This week's television offerings feature a stylish new adaptation of a Stephen King classic, a heartwarming tale of an octopus, and Kevin Costner's solid performance in a beloved fantasy drama.
Pick of the Week: The Running Man
Edgar Wright's new adaptation of Stephen King's dystopian thriller serves as a conscious antidote to the 1987 Schwarzenegger version. The protagonist, Ben Richards, is not a hard-bitten cop but a construction worker who learns how to become an action hero, while Glen Powell delivers a less beefy, more relatable performance. The Orwellian near-future setting is familiar: a United States where "the Network" broadcasts violent television shows to pacify the masses. Ben enters the titular life-or-death challenge to pay for his young daughter's medicine, hoping to evade hunters for 30 days and win a fortune. But the game is rigged. This is a fun action flick that prefers blowing things up over debating moral issues.

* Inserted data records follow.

--- src/rtl/ctrl_pkg.sv ---
// Shared constants and control-word layout for the ID-stage decoder.
// The packed struct order matches the bit layout of ctrl_o exactly.
package ctrl_pkg;

  localparam logic [4:0] OP_R     = 5'b01100;
  localparam logic [4:0] OP_I     = 5'b00100;
  localparam logic [4:0] OP_L     = 5'b00000;
  localparam logic [4:0] OP_S     = 5'b01000;
  localparam logic [4:0] OP_B     = 5'b11000;
  localparam logic [4:0] OP_JAL   = 5'b11011;
  localparam logic [4:0] OP_JALR  = 5'b11001;
  localparam logic [4:0] OP_LUI   = 5'b01101;
  localparam logic [4:0] OP_AUIPC = 5'b00101;

  typedef enum logic [3:0] {
    ALU_ADD  = 4'd0, ALU_SUB = 4'd1, ALU_SLT = 4'd2, ALU_SLTU = 4'd3,
    ALU_XOR  = 4'd4, ALU_OR  = 4'd5, ALU_AND = 4'd6, ALU_SRL  = 4'd7,
    ALU_SLL  = 4'd8, ALU_SRA = 4'd9
  } alu_sel_e;

  typedef enum logic [2:0] {
    IMM_NONE = 3'd0, IMM_UI = 3'd1, IMM_LI = 3'd2, IMM_SH5 = 3'd3,
    IMM_BR   = 3'd4, IMM_ST = 3'd5, IMM_JP = 3'd6
  } imm_sel_e;

  typedef enum logic [1:0] {
    WB_MEM = 2'd0, WB_ALU = 2'd1, WB_PC4 = 2'd2
  } wb_sel_e;

  typedef enum logic [1:0] {
    MEM_NONE = 2'd0, MEM_LOAD = 2'd1, MEM_STORE = 2'd2
  } mem_ctr_e;

  // Memsel carries the RV32I load/store width encoding (funct3).
  localparam logic [2:0] MSEL_B  = 3'b000;
  localparam logic [2:0] MSEL_H  = 3'b001;
  localparam logic [2:0] MSEL_W  = 3'b010;
  localparam logic [2:0] MSEL_BU = 3'b100;
  localparam logic [2:0] MSEL_HU = 3'b101;

  localparam int CTRL_JUMP   = 23;
  localparam int CTRL_BRCOND = 20;
  localparam int CTRL_BRUN   = 19;
  localparam int CTRL_BRANCH = 18;
  localparam int CTRL_IMM    = 15;
  localparam int CTRL_REGWEN = 14;
  localparam int CTRL_ASEL   = 13;
  localparam int CTRL_BSEL   = 12;
  localparam int CTRL_ALU    = 8;
  localparam int CTRL_MEMCTR = 6;
  localparam int CTRL_MEMRW  = 5;
  localparam int CTRL_MEMSEL = 2;
  localparam int CTRL_WB     = 0;

  typedef struct packed {
    logic       is_jump;
    logic [2:0] br_cond;
    logic       br_un;
    logic       is_branch;
    imm_sel_e   imm_sel;
    logic       reg_wen;
    logic       a_sel;
    logic       b_sel;
    alu_sel_e   alu_sel;
    mem_ctr_e   mem_ctr;
    logic       mem_rw;
    logic [2:0] mem_sel;
    wb_sel_e    wb_sel;
  } ctrl_t;

endpackage

--- src/rtl/ctrl_decode_lut.sv ---
// Combinational RV32I decode: instruction word to control word, illegal
// flag, and which source registers the instruction actually reads.
module ctrl_decode_lut
  import ctrl_pkg::*;
(
  input  logic [31:0] instr,
  output ctrl_t       ctrl,
  output logic        illegal,
  output logic        rs1_used,
  output logic        rs2_used
);

  logic [4:0] opcode;
  logic [2:0] funct3;
  logic       funct7b5;
  ctrl_t      dec;
  logic       bad;
  logic       use1;
  logic       use2;

  assign opcode   = instr[6:2];
  assign funct3   = instr[14:12];
  assign funct7b5 = instr[30];

  always_comb begin
    dec  = '0;
    bad  = 1'b0;
    use1 = 1'b0;
    use2 = 1'b0;
    case (opcode)
      OP_R: begin
        use1 = 1'b1;
        use2 = 1'b1;
        dec.reg_wen = 1'b1;
        dec.wb_sel  = WB_ALU;
        case (funct3)
          3'b000:  dec.alu_sel = funct7b5 ? ALU_SUB : ALU_ADD;
          3'b001:  dec.alu_sel = ALU_SLL;
          3'b010:  dec.alu_sel = ALU_SLT;
          3'b011:  dec.alu_sel = ALU_SLTU;
          3'b100:  dec.alu_sel = ALU_XOR;
          3'b101:  dec.alu_sel = funct7b5 ? ALU_SRA : ALU_SRL;
          3'b110:  dec.alu_sel = ALU_OR;
          default: dec.alu_sel = ALU_AND;
        endcase
        if (funct7b5 && funct3 != 3'b000 && funct3 != 3'b101) bad = 1'b1;
      end
      OP_I: begin
        use1 = 1'b1;
        dec.reg_wen = 1'b1;
        dec.b_sel   = 1'b1;
        dec.imm_sel = IMM_LI;
        dec.wb_sel  = WB_ALU;
        case (funct3)
          3'b000: dec.alu_sel = ALU_ADD;
          3'b001: begin
            dec.alu_sel = ALU_SLL;
            dec.imm_sel = IMM_SH5;
            bad = funct7b5;
          end
          3'b010: dec.alu_sel = ALU_SLT;
          3'b011: dec.alu_sel = ALU_SLTU;
          3'b100: dec.alu_sel = ALU_XOR;
          3'b101: begin
            dec.alu_sel = funct7b5 ? ALU_SRA : ALU_SRL;
            dec.imm_sel = IMM_SH5;
          end
          3'b110:  dec.alu_sel = ALU_OR;
          default: dec.alu_sel = ALU_AND;
        endcase
      end
      OP_L: begin
        use1 = 1'b1;
        dec.reg_wen = 1'b1;
        dec.b_sel   = 1'b1;
        dec.imm_sel = IMM_LI;
        dec.mem_ctr = MEM_LOAD;
        dec.mem_sel = funct3;
        dec.wb_sel  = WB_MEM;
        bad = !(funct3 == MSEL_B || funct3 == MSEL_H || funct3 == MSEL_W ||
                funct3 == MSEL_BU || funct3 == MSEL_HU);
      end
      OP_S: begin
        use1 = 1'b1;
        use2 = 1'b1;
        dec.b_sel   = 1'b1;
        dec.imm_sel = IMM_ST;
        dec.mem_ctr = MEM_STORE;
        dec.mem_rw  = 1'b1;
        dec.mem_sel = funct3;
        bad = !(funct3 == MSEL_B || funct3 == MSEL_H || funct3 == MSEL_W);
      end
      OP_B: begin
        use1 = 1'b1;
        use2 = 1'b1;
        dec.is_branch = 1'b1;
        dec.br_cond   = funct3;
        dec.br_un     = funct3[2] & funct3[1];
        dec.imm_sel   = IMM_BR;
        dec.a_sel     = 1'b1;
        dec.b_sel     = 1'b1;
        bad = (funct3 == 3'b010) || (funct3 == 3'b011);
      end
      OP_JAL: begin
        dec.is_jump = 1'b1;
        dec.imm_sel = IMM_JP;
        dec.a_sel   = 1'b1;
        dec.b_sel   = 1'b1;
        dec.reg_wen = 1'b1;
        dec.wb_sel  = WB_PC4;
      end
      OP_JALR: begin
        use1 = 1'b1;
        dec.is_jump = 1'b1;
        dec.imm_sel = IMM_LI;
        dec.b_sel   = 1'b1;
        dec.reg_wen = 1'b1;
        dec.wb_sel  = WB_PC4;
        bad = (funct3 != 3'b000);
      end
      // LUI leaves Asel at rs1; EX forces operand A to zero for Immsel=UI, Asel=0.
      OP_LUI: begin
        dec.imm_sel = IMM_UI;
        dec.b_sel   = 1'b1;
        dec.reg_wen = 1'b1;
        dec.wb_sel  = WB_ALU;
      end
      OP_AUIPC: begin
        dec.imm_sel = IMM_UI;
        dec.a_sel   = 1'b1;
        dec.b_sel   = 1'b1;
        dec.reg_wen = 1'b1;
        dec.wb_sel  = WB_ALU;
      end
      default: bad = 1'b1;
    endcase
  end

  // Illegal encodings never read registers, so they cannot cause a stall.
  assign ctrl     = bad ? '0 : dec;
  assign illegal  = bad;
  assign rs1_used = use1 & ~bad;
  assign rs2_used = use2 & ~bad;

endmodule

--- src/rtl/ctrl_decode_pipe.sv ---
// ID stage: registers the decoded control word and register indices,
// with valid/ready handshakes, load-use bubbles and EX-driven flush.
module ctrl_decode_pipe
  import ctrl_pkg::*;
#(
  parameter int REG_AW       = 5,
  parameter int STALL_CYCLES = 1,
  parameter int CTRL_W       = 24
) (
  input  logic              clk,
  input  logic              rst,
  input  logic              in_valid,
  output logic              in_ready,
  input  logic [31:0]       instr,
  input  logic              flush,
  output logic              out_valid,
  input  logic              out_ready,
  output logic [CTRL_W-1:0] ctrl_o,
  output logic [REG_AW-1:0] rs1_o,
  output logic [REG_AW-1:0] rs2_o,
  output logic [REG_AW-1:0] rd_o,
  output logic              illegal_o
);

  localparam int CNT_W = 2;
  // The hazard cycle itself is the first bubble, so the counter covers the rest.
  localparam logic [CNT_W-1:0] STALL_LOAD = CNT_W'(STALL_CYCLES - 1);

  ctrl_t             dec_ctrl;
  logic              dec_illegal;
  logic              rs1_used;
  logic              rs2_used;
  logic [CNT_W-1:0]  stall_cnt;
  logic [REG_AW-1:0] rs1_f;
  logic [REG_AW-1:0] rs2_f;
  logic [REG_AW-1:0] rd_f;
  logic              load_out;
  logic              hazard;
  logic              advance;
  logic              accept;

  ctrl_decode_lut u_lut (
    .instr    (instr),
    .ctrl     (dec_ctrl),
    .illegal  (dec_illegal),
    .rs1_used (rs1_used),
    .rs2_used (rs2_used)
  );

  assign rs1_f = instr[15 +: REG_AW];
  assign rs2_f = instr[20 +: REG_AW];
  assign rd_f  = instr[7 +: REG_AW];

  assign load_out = out_valid && (ctrl_o[CTRL_MEMCTR +: 2] == 2'(MEM_LOAD));
  assign hazard   = in_valid && out_ready && load_out && (rd_o != '0) &&
                    ((rs1_used && rd_o == rs1_f) || (rs2_used && rd_o == rs2_f));
  assign advance  = !out_valid || out_ready;
  assign in_ready = advance && !hazard && (stall_cnt == '0) && !flush;
  assign accept   = in_valid && in_ready;

  always_ff @(posedge clk) begin
    if (rst) begin
      out_valid <= 1'b0;
      ctrl_o    <= '0;
      rs1_o     <= '0;
      rs2_o     <= '0;
      rd_o      <= '0;
      illegal_o <= 1'b0;
      stall_cnt <= '0;
    end else if (flush) begin
      out_valid <= 1'b0;
      stall_cnt <= '0;
    end else begin
      if (stall_cnt != '0)
        stall_cnt <= stall_cnt - CNT_W'(1);
      else if (hazard)
        stall_cnt <= STALL_LOAD;
      if (advance) begin
        out_valid <= accept;
        if (accept) begin
          ctrl_o    <= CTRL_W'(dec_ctrl);
          rs1_o     <= rs1_f;
          rs2_o     <= rs2_f;
          rd_o      <= rd_f;
          illegal_o <= dec_illegal;
        end
      end
    end
  end

endmodule

--- config.mk ---
export PLATFORM = sky130hd
export DESIGN_NAME = ctrl_decode_pipe
export DESIGN_NICKNAME = d
export VERILOG_FILES = /design/src/rtl/ctrl_pkg.sv /design/src/rtl/ctrl_decode_lut.sv /design/src/rtl/ctrl_decode_pipe.sv
export SDC_FILE = /design/constraint.sdc
export NUM_CORES = 1
export LEC_CHECK = 0
export BUFFER_PORTS_ARGS = -buffer_cell sky130_fd_sc_hd__buf_2
export CORE_ASPECT_RATIO = 1.25
export CORE_MARGIN = 2
export CORE_UTILIZATION = 45
export CTS_CLUSTER_DIAMETER = 150
export CTS_CLUSTER_SIZE = 25
export DETAILED_ROUTE_END_ITERATION = 8
export PLACE_DENSITY_LB_ADDON = 0.25
export SYNTH_ARGS = -nofsm -noshare
export SYNTH_HDL_FRONTEND = slang
export SYNTH_SLANG_ARGS = --single-unit
--- constraint.sdc ---
create_clock -name clk -period 2.4 [get_ports clk]
set_input_delay 0.48 -clock clk [delete_from_list [all_inputs] [get_ports clk]]
set_output_delay 0.48 -clock clk [all_outputs]
set_load 0.005 [all_outputs]
---- After elaboration in Yosys (flattened, before gate mapping) ----
Cells that the tools add are included.
storage, ports and cells
  flip-flop bits (word level) ............. 43
  bits in latches ......................... 0
  memory bits (writable) .................. 0
  ROM bits ................................ 0
  output and inout bits ................... 42
  memories ................................ 0
operators by class
  add/subtract/negate cells ............... 1
  multipliers ............................. 0
  divide/modulo/power cells ............... 0
  order comparisons ....................... 0
  equal/unequal tests ..................... 18
  shift-type cells ........................ 0
  multiplexer cells ....................... 24
  bitwise gates (word level) .............. 5
  reductions and logical operators ........ 46
operator list
  operator                                              number
  one-hot mux 4 bit (7 select lines)                    2
  2-to-1 mux 24 bit                                     1
  one-hot mux 3 bit (6 select lines)                    1
  equality test 5 x 4 -> 1 bit (second input constant)  3
  equality test 5 bit (second input constant)           3
  logical AND 1 bit                                     13
  OR reduction 2 bit                                    6
  2-to-1 mux 1 bit                                      11
  equality test 5 x 3 -> 1 bit (second input constant)  2
  equality test 5 bit                                   2
  equality test 3 bit (second input constant)           3
  OR reduction 3 bit                                    3
  one-hot mux 2 bit (2 select lines)                    2
  one-hot mux 4 bit (2 select lines)                    1
  OR reduction 8 bit                                    1
  logical OR 1 bit                                      7
  one-hot mux 1 bit (7 select lines)                    1
  OR reduction 7 bit                                    1
  equality test 3 x 2 -> 1 bit (second input constant)  2
  OR reduction 6 bit                                    1
  logical NOT 1 bit                                     5
  logical NOT 5 bit                                     1
  2-to-1 mux 5 bit                                      1
  nonzero test 5 bit                                    1
  15 further kinds                                      20

---- Longest topological paths before layout ----
  word-level depth ........................ 18
  gate-level depth with buffers ........... 9
  depth with buffers taken out ............ 6

---- By module ----
A second synthesis with hierarchy kept.
second synthesis, totals
  cells, all modules ...................... 407
  area, all modules ....................... 3299.4 µm²
modules (own cells, without submodules)
  module            instances  cells each  area each (µm²)
  ctrl_decode_pipe  1          306         2591.2
  ctrl_decode_lut   1          101         708.2

---- Worst setup path after synthesis ----
Ideal clock, no wire load.
  path kind ............................... input to output
  from .................................... input port instr[4]
  to ...................................... output port in_ready
  arrival ................................. 1929 ps
  required time ........................... 1920 ps
  slack ................................... -9 ps
  stages on the path ...................... 7
  path buffers ............................ 1
  cell sequence ........................... clkbuf_2 -> nor4b_1 -> nand2_1 -> a21oi_1 -> or3_4 -> nor2_1 -> nor3b_1
between the ends
  cells in the longest elaborated chain, start to end .. 12
  elaborated cells on any way between the ends .. 26
  classes of those cells .................. eq/ne (8); mux (3); bitwise (3); reduce/logical (12)
RTL lines
  element                                            line                                            RTL
  start, declared                                    ctrl_decode_pipe.sv:14                          input logic [31:0] instr,
  equality test 5 bit, or another cell as far along  ctrl_decode_lut.sv:30                           case (opcode)
  OR reduction 3 bit (no line)                       -
  one-hot mux 1 bit (7 select lines)                 ctrl_decode_lut.sv:30
  NOT 1 bit                                          ctrl_decode_lut.sv:142, ctrl_decode_lut.sv:143
  bitwise AND 1 bit, on equally long branches        ctrl_decode_lut.sv:142, ctrl_decode_lut.sv:143
  logical AND 1 bit                                  ctrl_decode_pipe.sv:56                          ((rs1_used && rd_o == rs1_f) || (rs2_used && rd_o == rs2_f));
  logical OR 1 bit (*)                               ctrl_decode_pipe.sv:56
  logical AND 1 bit (*)                              ctrl_decode_pipe.sv:55                          assign hazard = in_valid && out_ready && load_out && (rd_o != '0) &&
  logical NOT 1 bit (*)                              ctrl_decode_pipe.sv:58                          assign in_ready = advance && !hazard && (stall_cnt == '0) && !flush;
  logical AND 1 bit (*) (3 in series)                ctrl_decode_pipe.sv:58
  end, declared                                      ctrl_decode_pipe.sv:13                          output logic in_ready,
Mark *: on every way between the ends. The rest lies on a longest branch, timed or not.

---- Final worst setup path ----
  from .................................... input port instr[2]
  to ...................................... output port in_ready
Same word-level chain as after synthesis.

==> impl_metrics.json <==
{
  "reg2reg_depth": 9,
  "final_cell_mix": "buf_2, nand2_1, dfxtp_1",
  "slew-limit-headroom": 0.6697,
  "drt-pass1-iter-count": 4,
  "dpl_worst_slack_ns": -0.09877,
  "initial_utilization": 0.4693,
  "nets": 387,
  "cp.arrival_ns": 1.85,
  "synth.top_cell.area_share": 0.3788,
  "drive_above_1_share": 0.3533,
  "min_path_type": "in2reg",
  "routedWlPerCell_um": 13.75,
  "worstSetupEndpoint": "in_ready",
  "avgSynthCellArea_um2": 8.376,
  "path_class": "in2out",
  "cp_max_fo": 4,
  "drc": 0,
  "wl_um": 5652,
  "ios": 79,
  "status": "complete, no violations",
  "setup_viol": 0,
  "clk-insertion-delay-late_ns": 0.30,
  "synthTopCellsByArea": "dfxtp_1, mux2i_1, nand2_1",
  "worst-r2r-setup-slack_ns": 0.30,
  "nFillCells": 465,
  "hold_viol_final": 0,
  "htree_levels": 2,
  "cap_violations": 0,
  "grt_pass1_vias": 2100,
  "max_clock_freq_mhz": 429.0,
  "leakagePower_nw": 1.321,
  "grt_pass1_wl_um": 9439,
  "n_antenna_cell": 0,
  "critPathLaunchType": "input pin",
  "yosys_warnings": 0,
  "antenna_found_initial": 0,
  "ant_nets": 0,
  "yosysUniqueCellTypes": 47,
  "tightest_slew_ns": 0.4936,
  "synth-edff-count": 0,
  "period_minus_slack_ns": 2.331,
  "place_congestion": 0.8207,
  "die_area_um2": 5514,
  "ys_seq_area_frac": 0.3788,
  "startpoint": "instr[2]",
  "clock_sinks": 42,
  "drtIter0Drc": 118,
  "port_buffers": 70,
  "finalMaxSlewViolations": 0,
  "slowest_stage": "a2111oi_4",
  "crit_required_ns": 1.92,
  "fin_ws_ns": 0.06921,
  "reg2reg_to": "ctrl_o[22]",
  "period_share": 0.9712,
  "peakVddDrop_v": 0.0003589,
  "synth_area_um2": 2220,
  "yosys.area.top_type": "dfxtp_1",
  "r2r_start": "rd_o[1]",
  "worst_setup_path_end_kind": "output port",
  "fin_util": 0.6087,
  "synthArstFlopShare": 0,
  "row_count": 28,
  "dr_total_vias": 2147,
  "crit_path_cell_trace": "buf_6 -> or2_4 -> a2111oi_4 -> nand3_1 -> a211o_1 -> nor2_2 -> nor3b_1 -> buf_2",
  "die_w_um": 66.82,
  "viasPerCell": 5.224,
  "skew_ns": 0.006253,
  "cts_buffers": 5,
  "grtUsageTotal": 0.2253,
  "holdBufCountCts": 0,
  "cts_tree": "yes",
  "gr-total-overflow": 0,
  "syn_inst": 265,
  "synth_fp_nets": 302,
  "rsz0062_at_grt": "yes",
  "critical-path-max-stage-delay_ns": 0.31,
  "cts-root-buf": "clkbuf_8",
  "layout_commonest_cell": "buf_2",
  "synthFlopType": "dfxtp_1",
  "ys_seq_elements": 42,
  "core_um2": 4730,
  "clk_pin_slew_ns": 0.08,
  "clockBufferDepth": 2,
  "die_h_um": 82.52,
  "p_per_area_nw_per_um2": 506.4,
  "syn2layout_area_growth_pct": 29.71,
  "hpwlAfterDp_um": 4182,
  "grt_max_degree": 45
}
## kinds of logic (layout without fill, tap and decap cells)
kind of cell | Yosys count | count (layout) | synth area share
AOI/OAI and AO/OA | 41 | 41 | 0.1404
muxes | 24 | 24 | 0.1082
buffers and inverters | 32 | 118 | 0.07609
and+or+nand+nor | 116 | 116 | 0.2571
DFF | 42 | 42 | 0.3788
xor gates and xnor gates | 10 | 10 | 0.03946
## final cells by class
type,count,area [um^2],area share
Multi-Input combinational cell,191,1235,0.4289
Sequential cell,42,843.3,0.2929
Timing Repair Buffer,98,585.6,0.2034
Clock buffer,6,82.58,0.02868
Tap cell,60,75.07,0.02608
Inverter,12,45.04,0.01565
Clock inverter,2,12.51,0.004346
## per-stage QoR
stage	std cells	setup TNS [ns]	power [mW]	hold slack, ns	cell area (um^2)
final	411	0	1.458	0.4229	2879
after global routing	411	-0.01429	1.528	0.4301	2879
after CTS	410	0	1.462	0.4120	2846
after detailed placement	401	-0.5123	0.9783	0.4371	2735
after global placement	401	-0.1220	0.9744	0.4181	2735
after floorplan	265	0	0.8834	0.4040	2226
## synth_stat cells, types with 4 or more instances
library cell and number:
o32ai_1 7, and3_1 4, nor2_1 11, nand3_1 15
mux2i_1 24, buf_6 5, nand4_1 6, a21oi_1 8
o21ai_0 12, inv_1 11, nor2b_1 4, dfxtp_1 42
xor2_1 8, nand2_1 48, nor3_1 7, clkbuf_1 10
## worst min-delay path by stage
stage                 startpoint           end  slack (ns)  depth (start not counted)
floorplan           stall_cnt[0]  stall_cnt[0]        0.40                          1
finish                 instr[10]       rd_o[3]        0.42                          3
global placement    stall_cnt[0]  stall_cnt[0]        0.42                          1
CTS                    instr[10]       rd_o[3]        0.41                          3
detailed placement  stall_cnt[0]  stall_cnt[0]        0.44                          1
global route            instr[9]       rd_o[2]        0.43                          3
## per-layer routing
metal	global-route usage	wire length, um
met2	0.4190	2900
met4	0.07551	63
met1	0.2502	2361
met3	0.05149	327
met5	0	0
## registers in the layout, summed over array words and instances, names as in the netlist
signal,flops
ctrl_o,23
illegal_o,1
out_valid,1
rd_o,5
rs1_o,5
rs2_o,5
stall_cnt,2
## where the power goes
group,switching [mW],internal (mW)
registers,0.0130,0.713
logic,0.130,0.114
clock network,0.256,0.231
total,0.399,1.06
## critical path, delay by kind of cell
family	cells	cell delay (ns)
AOI/OAI and AO/OA	2	0.61
and+or+nand+nor	4	0.55
buffers and inverters	2	0.22
## what timing repair did
action / 4_1_cts / 5_1_grt
gates resized for setup: 3 / 8
setup endpoints to repair: 1 / 1
pin swaps: 1 / 1
setup buffers: 1 / 1
Note: power is estimated with default switching activity, not from simulation.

Remarkably Bright Creatures
Based on the bestselling novel by Shelby Van Pelt, Olivia Newman's drama is full of hugs and learning. The fact that the hugs come from a Giant Pacific octopus is the main quirk in an otherwise reassuring yarn touching on old age and family, grief and regret. Sally Field is the film's strong centre as Tova, a no-nonsense cleaner at the aquarium where Marcellus, the cephalopod who narrates the story, lives. But the perceptive Marcellus has spied a hole in the widow's heart. Can he help heal it, by way of rootless young musician Cameron (Lewis Pullman)? Out now on Netflix.
Field of Dreams
"If you build it, he will come." This is merely the first of several ghostly commands Iowa farmer Ray Kinsella (Kevin Costner in solid everyman form) hears that inspire him to build a baseball ground in his cornfield, then go on a series of barely comprehended quests across the country. These involve a disgraced baseball star (Ray Liotta), James Earl Jones's disillusioned radical writer and a small-town doctor (Burt Lancaster). Phil Alden Robinson's delightful film uses fantasy elements to explore missed opportunities and faded hopes, and how we go about fixing them. Saturday 9 May, 6pm, ITV4.
The Hitcher
Rutger Hauer brings his devil-may-care charm to Robert Harmon's supremely efficient thriller about a teenager who picks up a serial killer on a desert highway. "My mother told me never to do this," says C. Thomas Howell's Jim Halsey when he pulls over for Hauer's hitch-hiker John Ryder one stormy night. Clearly you should always listen to your mother, as John proceeds to butcher anyone the kid comes into contact with. A gripping cat-and-mouse game played out across gas stations, motels, diners and miles of empty road. Saturday 9 May, 9pm, 1.10am, Legend Xtra.
The Iron Claw
If this weren't a true story, you'd be forgiven for scoffing at the implausibilities that pile up in Sean Durkin's poignant biopic. Telling the tale of the Von Erich family of wrestlers in Texas, it is a parade of triumph and tragedy in a sometimes pitiless sport. The focus is on eldest son Kevin, a stunningly muscle-bound Zac Efron, who strives for success but finds his dad Fritz (Holt McCallany) grooming his brothers David (Harris Dickinson) and Kerry (Jeremy Allen White) for world title shots instead. Sunday 10 May, 10pm, BBC Two.
Sisu
He barely says a word in the whole film, but when your role is to off Nazis in a variety of grisly ways, there's not much call for banter. Aatami Korpi (Jorma Tommila) is a gold prospector in 1944 Lapland as the German army retreats from Finland. But he's also known as the Immortal, due to his unstoppable killing spree against the Russians when he was a commando, which is where a small German platoon goes wrong when they steal his find of the precious metal. Bloody violence ensues in a satisfyingly propulsive 2022 chase thriller from Jalmari Helander that has already spawned a sequel. Monday 11 May, 9.30pm, Film4.
Track 29
As masters of psychosexual drama, writer Dennis Potter and director Nicolas Roeg would seem perfect bedfellows. This 1988 collaboration doesn't quite hit the spot but is disquieting and edgy enough for devotees of both. A mysterious young English man, Martin (Gary Oldman), appears at the door of bored, boozy doctor's wife Linda (Theresa Russell), claiming to be the son taken away from her after a teenage pregnancy. He is infantile, volatile and demanding, and brings out Linda's suppressed guilt at her loss. But is he just a figment of her tortured mind? Thursday 15 May, 1.20am, Film4.